◆ Task statement ◆
Once the line with "if ((i < n) && vec[i]) begin" is found in the data, output it and each following line exactly, up to and including the line with "export MAX_ROUTING_LAYER = met4", and nothing before or after.

◆ Record extracts ◆
--- src/rtl/majority_pkg.sv ---
// Shared helpers for N-input majority voters: bit majority, clog2 and
// elaboration-time parameter legality.
package majority_pkg;

   localparam int MAX_N_IN = 15;

   function automatic int clog2(input int value);
      int res;
      res = 0;
      while ((32'sd1 <<< res) < value) begin
         res = res + 1;
      end
      return res;
   endfunction

   // Channels above n are ignored so one function serves every voter width.
   function automatic logic maj_bit(input logic [MAX_N_IN-1:0] vec, input int n);
      int ones;
      ones = 0;
      for (int i = 0; i < MAX_N_IN; i++) begin
         if ((i < n) && vec[i]) begin
            ones = ones + 1;
         end else begin
            ones = ones + 0;
         end
      end
      return (ones > (n / 2));
   endfunction

   function automatic bit params_ok(input int n_in, input int width,
                                    input int thresh, input int cnt_w);
      return ((n_in % 2) == 1) && (n_in >= 3) && (n_in <= MAX_N_IN) &&
             (width >= 1) && (thresh >= 1) && (thresh <= 255) && (cnt_w >= 1);
   endfunction

endpackage
<file path="config.mk">
export PLATFORM = sky130hd
export DESIGN_NAME = rv_pipe_ctrl
export DESIGN_NICKNAME = d
export VERILOG_FILES = /design/src/rtl/rv_pipe_pkg.sv /design/src/rtl/rv_sat_counter.sv /design/src/rtl/rv_pipe_ctrl.sv
export SDC_FILE = /design/constraint.sdc
export NUM_CORES = 1
export LEC_CHECK = 0
export CAP_MARGIN = 20
export CORE_MARGIN = 10
export CORE_UTILIZATION = 48
export DETAILED_ROUTE_END_ITERATION = 8
export GPL_TIMING_DRIVEN = 0
export MAX_ROUTING_LAYER = met4
export PLACE_DENSITY_LB_ADDON = 0.25
export SLEW_MARGIN = 20
export SYNTH_ARGS = -nofsm -noshare
export SYNTH_HDL_FRONTEND = slang
export SYNTH_SLANG_ARGS = --single-unit
export TNS_END_PERCENT = 30
</file>
<file path="constraint.sdc">
create_clock -name clk -period 8 [get_ports clk]
set_input_delay 2 -clock clk [delete_from_list [all_inputs] [get_ports clk]]
set_output_delay 2 -clock clk [all_outputs]
set_load 0.005 [all_outputs]
</file>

◆ Answer to the exercise ◆
         if ((i < n) && vec[i]) begin
            ones = ones + 1;
         end else begin
            ones = ones + 0;
         end
      end
      return (ones > (n / 2));
   endfunction

   function automatic bit params_ok(input int n_in, input int width,
                                    input int thresh, input int cnt_w);
      return ((n_in % 2) == 1) && (n_in >= 3) && (n_in <= MAX_N_IN) &&
             (width >= 1) && (thresh >= 1) && (thresh <= 255) && (cnt_w >= 1);
   endfunction

endpackage
<file path="config.mk">
export PLATFORM = sky130hd
export DESIGN_NAME = rv_pipe_ctrl
export DESIGN_NICKNAME = d
export VERILOG_FILES = /design/src/rtl/rv_pipe_pkg.sv /design/src/rtl/rv_sat_counter.sv /design/src/rtl/rv_pipe_ctrl.sv
export SDC_FILE = /design/constraint.sdc
export NUM_CORES = 1
export LEC_CHECK = 0
export CAP_MARGIN = 20
export CORE_MARGIN = 10
export CORE_UTILIZATION = 48
export DETAILED_ROUTE_END_ITERATION = 8
export GPL_TIMING_DRIVEN = 0
export MAX_ROUTING_LAYER = met4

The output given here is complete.